In a second aspect, the present invention provides a detection and identification system for a malware abuse DoH, including:
an acquisition module: the method comprises the steps of obtaining a pcap flow packet in a network;
a cluster creation module: the method comprises the steps of establishing a cluster of packets after extracting time sequence features in a pcap flow packet;
a cluster sequence generation module: for generating a cluster sequence based on the clusters of all packets;
the characteristic set extraction module: extracting a final characteristic set in the cluster sequence;
a predictive tag output module: the system is used for inputting the final characteristic set into a Transformer model for calculation to obtain a prediction label;
a judging module: for malware abuse DoH traffic determination based on predictive tag type.
In a third aspect, a device for detecting and identifying malicious software abuse (DoH) comprises a processor and a storage medium;
the storage medium is used for storing instructions;
the processor is configured to operate in accordance with the instructions to perform the steps of the method according to any of the above.
In a fourth aspect, a computer-readable storage medium has stored thereon a computer program which, when executed by a processor, performs the steps of any of the methods described above.
Compared with the prior art, the invention has the following beneficial effects:
according to the method, whether the DoH flow in the network environment is malicious DoH abused by malicious software is detected by capturing the pcap flow packet in real time, time sequence features are extracted from the DoH flow packet, then a Transformer self-attention mechanism is adopted, modeling is carried out completely depending on the overall dependency relationship of the attention mechanism on input and output, more relevant time features in the sequence are mined through a multi-head attention mechanism, overall analysis is reduced, and therefore the accuracy of the model on the DoH flow detection under the malicious software is improved, and the classification effect of the model is improved.
Drawings
Fig. 1 is a schematic diagram illustrating a detection and identification process of a malware abuse DoH according to an embodiment of the present invention.
Detailed Description
The invention is further described below with reference to the accompanying drawings. The following examples are only for illustrating the technical solutions of the present invention more clearly, and the protection scope of the present invention is not limited thereby.
The first embodiment is as follows:
a detection and identification method for malicious software abuse DoH is used for detecting the malicious software abuse DoH based on time series characteristics and self-attention mechanism identification, wherein FIG. 1 is a specific flow of the detection method for identifying the malicious software abuse DoH based on the time series characteristics and the self-attention mechanism and comprises the following steps:
capturing pcap traffic packets in a network, extracting time series characteristics in the data packets, and creating a cluster sequence of packets stored in JSON format to reduce the dimensionality of data, each generated packet cluster having five parameters for representing the characteristics of the cluster, which are the size of the cluster (the sum of data packets in bytes), the number of data packets in the cluster, the direction of all packets in the cluster (incoming or outgoing), the duration of the cluster (the time difference between the first and last cluster), and the inter-arrival time (the time difference between the current and previous cluster), as follows:
1) a packet cluster refers to a sequence of one or more consecutive packets in the same direction (having the same source and destination) in a network flow, creating a cluster of packets, and the basic principle is to combine these packets to find the application traffic between several packets during TLS fragmentation and IP fragmentation. The threshold timeout value t of the cluster is also taken into account so that two packets with a large time difference will not appear in the same cluster.

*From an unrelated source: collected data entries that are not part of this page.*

**src/source/soc_bus_settings.svh**
```systemverilog
`ifndef SOC_BUS_SETTINGS_SVH
`define SOC_BUS_SETTINGS_SVH

// ==========================================================================
// Address map, decoded on address bits 31 to 28
// ==========================================================================

// Block RAM
`define REGION_RAM 4'h1

// Timer peripheral
`define REGION_TIMER 4'ha

// ==========================================================================
// Slave sizes and reset values
// ==========================================================================

// RAM depth in words, indexed by address bits 10 to 2
`define RAM_WORDS 512

`define TIMER_COMPARE_RESET 32'hffff_ffff

`endif

```
**src/source/bus_pkg.sv**
```systemverilog
package bus_pkg;

	// ======================================================================
	// Shared bus payloads
	// ======================================================================

	// One bus data word
	typedef logic [31:0] bus_word_t;

	// Byte address, word aligned on this bus
	typedef logic [31:0] bus_addr_t;

	// Targets reachable through the decoder
	typedef enum logic [1:0]
	{
		RAM,
		TIMER,
		NONE
	} region_t;

endpackage

```
**src/source/bus_decode.sv**
```systemverilog
`timescale 1ns/1ns

`include "soc_bus_settings.svh"

module bus_decode
(
	input logic clock,
	input logic i_rst_n,

	// From the arbiter
	input logic i_bus_request,
	input bus_pkg::bus_addr_t i_bus_address,
	output logic o_bus_ready,
	output bus_pkg::bus_word_t o_bus_rdata,

	// RAM slave
	output logic o_ram_request,
	input logic i_ram_ready,
	input bus_pkg::bus_word_t i_ram_rdata,

	// Timer slave
	output logic o_timer_request,
	input logic i_timer_ready,
	input bus_pkg::bus_word_t i_timer_rdata
);

	bus_pkg::region_t region;
	logic none_ready;

	// Region from the top nibble
	always_comb
	begin
		case (i_bus_address[31:28])
			`REGION_RAM: region = bus_pkg::RAM;
			`REGION_TIMER: region = bus_pkg::TIMER;
			default: region = bus_pkg::NONE;
		endcase
	end

	assign o_ram_request = i_bus_request && (region == bus_pkg::RAM);
	assign o_timer_request = i_bus_request && (region == bus_pkg::TIMER);

	// Unmapped responder, keeps the bus from hanging
	always_ff @(posedge clock or negedge i_rst_n)
	begin
		if (!i_rst_n)
			none_ready <= 1'b0;
		else
			none_ready <= i_bus_request && (region == bus_pkg::NONE) && !none_ready;
	end

	// Answer of the selected slave
	always_comb
	begin
		case (region)
			bus_pkg::RAM:
			begin
				o_bus_ready = i_ram_ready;
				o_bus_rdata = i_ram_rdata;
			end
			bus_pkg::TIMER:
			begin
				o_bus_ready = i_timer_ready;
				o_bus_rdata = i_timer_rdata;
			end
			default:
			begin
				o_bus_ready = none_ready;
				o_bus_rdata = '0;
			end
		endcase
	end

endmodule

```
**config.mk**
```make
export PLATFORM = sky130hd
export DESIGN_NAME = bus_decode
export DESIGN_NICKNAME = d
export VERILOG_FILES = /design/src/source/bus_pkg.sv /design/src/source/bus_decode.sv
export VERILOG_INCLUDE_DIRS = /design/src /design/src/source
export SDC_FILE = /design/constraint.sdc
export NUM_CORES = 1
export LEC_CHECK = 0
export BUFFER_PORTS_ARGS = -buffer_cell sky130_fd_sc_hd__clkbuf_2
export CORE_AREA = 3 3 53 55
export CTS_CLUSTER_DIAMETER = 60
export DETAILED_ROUTE_END_ITERATION = 8
export DIE_AREA = 0 0 56 58
export PLACE_DENSITY_LB_ADDON = 0.2
export RECOVER_POWER = 100
export SLEW_MARGIN = 0
export SYNTH_ARGS = -nofsm -noshare
export SYNTH_HDL_FRONTEND = slang
export SYNTH_SLANG_ARGS = --single-unit
```
**constraint.sdc**
```tcl
create_clock -name clock -period 1.7 [get_ports clock]
set_input_delay 0.425 -clock clock [delete_from_list [all_inputs] [get_ports clock]]
set_output_delay 0.425 -clock clock [all_outputs]
set_load 0.005 [all_outputs]
```
* Yosys cells after proc, flatten, opt, wreduce, memory -nomap -nowiden
Cells that the tools add are included.
** Storage, ports and cells
- Input port bits :: 101
- Logic and storage cells :: 14
- Output and inout bits :: 35
- Register bits after elaboration :: 1
** Cells by class
- Mux-type cells :: 3
- Reductions and logical operators :: 6
- Equality and inequality tests :: 4
** Operators by type and width (count)
- $pmux 32 s2 :: 1
- $eq 4x1->1 const B :: 1
- $eq 4x4->1 const B :: 1
- $logic_and 1x1->1 :: 4
- $pmux 2 s2 :: 1
- $eq 2x1->1 const B :: 1
- $eq 2x2->1 const B :: 1
- $logic_not 2->1 :: 1
- $pmux 1 s2 :: 1
- $logic_not 1->1 :: 1

* Longest topological paths before layout
- Depth after elaboration :: 5
- Depth in mapped cells :: 4
- Gate-level depth less buffers :: 3

* Worst setup path after synthesis
Ideal clock, no wire load.
- Path kind :: in2out
- From :: in i_bus_address[29]
- To :: out o_bus_rdata[0]
- Cell stages on the path :: 3
- Arrival time :: 1223 ps
- Setup slack :: 52 ps
- Buffers on the path :: 1
- Required time :: 1275 ps
- Cells stage by stage :: nor4b_4 > buf_4 > a22o_1
** On the way
- Longest elaborated chain between the ends :: 4
- Elaborated cells between the ends (all ways) :: 6
- Those cells by class :: eq/ne (3); mux (2); reduce/logical (1)
** Ends and longest elaborated chain
- start, declared :: line bus_decode.sv:12 : input bus_pkg::bus_addr_t i_bus_address,
- $eq 4x4->1 / $eq 4x1->1 (equally long branches) :: line bus_decode.sv:33 : case (i_bus_address[31:28])
- $pmux 2 s2 * :: line bus_decode.sv:33
- $eq 2x1->1 / $logic_not 2->1 (equally long branches) :: line bus_decode.sv:55 : case (region)
- $pmux 32 s2 * :: line bus_decode.sv:55
- end, declared :: line bus_decode.sv:14 : output bus_pkg::bus_word_t o_bus_rdata,
Mark *: on every way between the ends. The rest lies on a longest branch, timed or not.

* Final worst setup path
- From :: in i_bus_address[29]
- To :: out o_bus_ready
** On the way
- Longest elaborated chain between the ends :: 4
- Elaborated cells between the ends (all ways) :: 6
- Those cells by class :: eq/ne (3); mux (2); reduce/logical (1)
** Ends and longest elaborated chain
- $eq 4x4->1 / $eq 4x1->1 (equally long branches) :: line bus_decode.sv:33
- $pmux 2 s2 * :: line bus_decode.sv:33
- $eq 2x1->1 / $logic_not 2->1 (equally long branches) :: line bus_decode.sv:55
- $pmux 1 s2 * :: line bus_decode.sv:55
- end, declared :: line bus_decode.sv:13 : output logic o_bus_ready,
Marked as above.

==> results.txt <==
The highest-delay cell along the critical path was sky130_fd_sc_hd__nor4b_4. Top register by number of flip-flops: none_ready. By count the netlist is led by 32 x sky130_fd_sc_hd__a22o_1, 4 x sky130_fd_sc_hd__buf_2, 3 x sky130_fd_sc_hd__buf_4. From left edge to right edge, the die measures 56 um. The final layout contains 255 nets. Counting distinct cell types in the post-synthesis netlist gives 10. Critical path required time: 1.27 ns. Setup violations remaining at the end of the flow were counted as 35. Summed over all cells, the static leakage comes to 0.0006641 uW. The logs give -3.050 ns for the setup TNS and 148 for the synthesized net count. The largest total area in the synthesized netlist belongs to sky130_fd_sc_hd__a22o_1.

Setup repair after global routing could not meet its margin everywhere. Net switching is 30.97% of the power. The area of the core was 0.002432 mm2; the shortest period the worst path allows was 1.842 ns. The worst-case clock skew is 0 ns, and the number of synthesized register bits is 1. The run finished, with violations left. The pin count of the biggest net entering global routing came out at 25.

The largest registers in the layout are none_ready (1). Power per unit of standard cell area: 191.0 mW/mm2. The tools report the length of the first detailed-routing pass in iterations as 2. In this design, the largest share of critical-path delay is due to buffers and inverters. For the pin with the worst max-slew slack, the measured transition is 0.2409 ns.

The largest fanout on the critical path works out to 3. The logs give 860 for the via count and 0 for the total number of yosys warnings. VDD sags by at most 181.7 uV. Type of the worst min-delay path: in2async. The share of total power dissipated in sequential elements is 13.6%. At the end of routability-driven placement, the weighted congestion stood at 0.7956. Hold buffer count at CTS: 0. For this run, the total global-route usage over all layers was measured as 13.33%. In the post-synthesis netlist, the biggest area contributors are sky130_fd_sc_hd__a22o_1 66%, sky130_fd_sc_hd__dfrtp_1 5.9%, sky130_fd_sc_hd__nor4b_4 5.6%. The core occupancy in the finished layout was 43.21%.

Once the clock tree was built, the setup fixing pass inserted 0 buffers. Total count of max-transition violations in the final report: 0. The average vias per placed instance works out to 4.725. The clock-pin slew on the worst setup and hold paths was 0 ns.

Once detail routing completed, the nets flagged for antenna violations numbered 0. The logs give -0.1423 ns for the worst path setup slack after routing and 422.9 um2 for the post-synthesis cell area. For this run, the register share of the synthesized area comes to 5.917%. The detailed-route wire length per cell was 13.01 um. For the worst slew margin relative to its limit, the log shows 83.71%. The worst setup path is launched from an input pin. The category of the critical setup timing path is in2out. The number of flip-flops under the largest register name works out to 1. The initial standard-cell utilization of the core was 17.39%.

For this design the total switching power over the nets is 62.17 uW. In this run, the combinational gates consume 86.4% of the power. Main flop type after synthesis: sky130_fd_sc_hd__dfrtp_1. The relative contribution of the clock network to total power is 0%. The synthesized design contains 0 enable-type register cells. The initialized floorplan defines 18 standard-cell rows.

The logs give 138.6 uW for the cell internal power dissipation and 1.42 ns for the data arrival time at the worst-slack endpoint. The layout-stage area growth over the synthesis result is 148.5%, and the die area is 0.003248 mm2. The critical path goes through buf_6 -> nor4b_4 -> buf_4 -> nor3b_2 -> a221o_1 -> clkbuf_2. The most common cell in the synthesized netlist is sky130_fd_sc_hd__a22o_1.

In this run, the number of DRC markers left after iteration 0 of detailed routing was 40. Summing all placed instances gives a cell area of 0.001003 mm2. The fraction of the cycle the final worst path needs is 108.4%. In the routed design, unresolved DRC markers number 0. For the worst-skew pair, the clock arrives at the later sink with an insertion delay of 0 ns. Timing would allow up to 542.8 MHz. The first global-routing pass estimated 3.677 mm of wire. The number of antenna diodes in the final layout is 0. The final reports fail on setup timing. The category of the worst setup path capture point is an output port. Across the run, the number of max-cap violations was 0. The tools report the final wirelength as 2.368 mm. The HPWL after detailed placement is 2.054 mm.

The number of buffers and inverters on the critical path came out at 3. On the final layout, the worst hold slack is 0.2000 ns. The number of hold-slack violations in the final timing report came out at 0. Timing analysis after detailed placement gives a worst setup slack of -0.1788 ns. The run gives 47 as the cell count after synthesis. In this design, the stage delay of the slowest critical-path cell is 0.31 ns.

Pin placement for this block handled 136 I/O pins. Of all flip-flops after synthesis, the portion carrying an async set or reset was 100.0%. In this run the biggest area consumer among cell types represents 66.27% of the synthesized area. A synthesized cell averages 8.998 um2.

The via count of the first global-routing pass is 909. Port buffering added 107 buffers. Once layout is done, the placed cells without fillers occupy 0.001051 mm2.

The number of antenna violations at the first check in global routing was 0; the fraction of final layout cells sized beyond drive strength 1 was 76.97%. Measured along the y axis, the die boundary spans 58 um. The tools report the total grt overflow as 0.
## per-stage QoR
stage,power [uW],instances
2_1_floorplan,77.29,47
3_3_place_gp,191.2,182
3_5_place_dp,195.1,182
4_1_cts,198.6,182
5_1_grt,219.3,182
6_report,200.8,182
## cell type report
class                   instances  area [um2]
repair buffers                112       619.3
flip-flops and latches          1       25.02
multi-input cells              39       369.1
well taps                      30       37.54
fillers                       256        1381
## power groups by stage
stage / logic [uW] / clock network (uW) / registers (uW)
floorplan: 50.4 / 0 / 26.9
global placement: 164 / 0 / 27.3
detailed placement: 168 / 0 / 27.3
CTS: 171 / 0 / 27.3
global route: 192 / 0 / 27.7
finish: 173 / 0 / 27.4
## per-layer routing
| layer | share of wire (%) | wire, um | global-route usage, % |
|---|---|---|---|
| met1 | 33 | 788 | 12.45 |
| met2 | 50 | 1181 | 28.88 |
| met3 | 17 | 398 | 4.677 |
| met4 | 0 | 0 | 0 |
| met5 | 0 | 0 | 0 |
## cell families after synthesis
kind of cell	count (synthesis)	synth area share, %
AOI/OAI and AO/OA	33	68.64
buffers and inverters	7	10.06
DFF	1	5.916
and+or+nand+nor	6	15.38
## path summary, 6_finish.rpt
| check | start | end | slack [ns] | depth (start not counted) |
|---|---|---|---|---|
| max | i_bus_address[29] | o_bus_ready | -0.14 | 6 |
| min | i_rst_n | none_ready | 0.20 | 1 |
| max reg2reg | none_ready | none_ready | 0.94 | 1 |
| min reg2reg | none_ready | none_ready | 0.43 | 1 |
| max in group asynchronous | i_rst_n | none_ready | 1.41 | 1 |
| min in group clock | none_ready | none_ready | 0.43 | 1 |
## what timing repair did
action / CTS / global route
pin swaps: 2 / 3
resized for setup: 5 / 27
endpoints found under the setup margin: 35 / 35
## cells in the final DEF (no fill, tap or decap), drive strengths merged
cell type,n
clkbuf,87
a22o,32
buf,25
and2,2
nor4b,2
and4bb,1
nor3b,1
a221o,1
dfrtp,1
Note: power is estimated with default switching activity, not from simulation.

2) Traffic shape parameters such as packet size, packet direction, time difference between packets are used to infer some information about the underlying traffic. Extracting each generated packet cluster and expressing the packet cluster as follows by using quintuple characteristics:
C={size,pktCount,direction,duration,interarrivalTime}
where C is the cluster of packets, size is the cluster size (sum of packets in bytes), pktCount is the number of packets in the cluster, direction is the direction (incoming or outgoing) of all packets in the cluster, duration is the cluster duration (difference between the first and last cluster time), interrrivaltimei is the inter-arrival time (difference between current and previous cluster time).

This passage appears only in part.